TASK REQUIREMENTS: Every entry below must be reproduced exactly.

(Stored data)
● ● ●

## config.mk

```make
export PLATFORM = sky130hd
export DESIGN_NAME = csi_rx_byte_align
export DESIGN_NICKNAME = d
export VERILOG_FILES = /design/src/rtl/csi_rx_byte_align.sv
export SDC_FILE = /design/constraint.sdc
export NUM_CORES = 1
export LEC_CHECK = 0
export ABC_AREA = 1
export ABC_CLOCK_PERIOD_IN_PS = 1450
export BUFFER_PORTS_ARGS = -buffer_cell sky130_fd_sc_hd__buf_2
export CAP_MARGIN = 20
export CORE_MARGIN = 4
export CORE_UTILIZATION = 35
export CTS_CLUSTER_DIAMETER = 30
export DETAILED_ROUTE_END_ITERATION = 10
export GPL_TIMING_DRIVEN = 0
export PLACE_DENSITY_LB_ADDON = 0.12
export SYNTH_ARGS = -nofsm -noshare
export SYNTH_HDL_FRONTEND = slang
export SYNTH_SLANG_ARGS = --single-unit
export TNS_END_PERCENT = 100
```

## constraint.sdc

```tcl
create_clock -name byte_clock -period 1.45 [get_ports byte_clock]
set_input_delay 0.145 -clock byte_clock [delete_from_list [all_inputs] [get_ports byte_clock]]
set_output_delay 0.145 -clock byte_clock [all_outputs]
set_load 0.02 [all_outputs]
```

● ● ●

TASK OUTPUT:
## config.mk

```make
export PLATFORM = sky130hd
export DESIGN_NAME = csi_rx_byte_align
export DESIGN_NICKNAME = d
export VERILOG_FILES = /design/src/rtl/csi_rx_byte_align.sv
export SDC_FILE = /design/constraint.sdc
export NUM_CORES = 1
export LEC_CHECK = 0
export ABC_AREA = 1
export ABC_CLOCK_PERIOD_IN_PS = 1450
export BUFFER_PORTS_ARGS = -buffer_cell sky130_fd_sc_hd__buf_2
export CAP_MARGIN = 20
export CORE_MARGIN = 4
export CORE_UTILIZATION = 35
export CTS_CLUSTER_DIAMETER = 30
export DETAILED_ROUTE_END_ITERATION = 10
export GPL_TIMING_DRIVEN = 0
export PLACE_DENSITY_LB_ADDON = 0.12
export SYNTH_ARGS = -nofsm -noshare
export SYNTH_HDL_FRONTEND = slang
export SYNTH_SLANG_ARGS = --single-unit
export TNS_END_PERCENT = 100
```

## constraint.sdc

```tcl
create_clock -name byte_clock -period 1.45 [get_ports byte_clock]
set_input_delay 0.145 -clock byte_clock [delete_from_list [all_inputs] [get_ports byte_clock]]
set_output_delay 0.145 -clock byte_clock [all_outputs]
set_load 0.02 [all_outputs]
```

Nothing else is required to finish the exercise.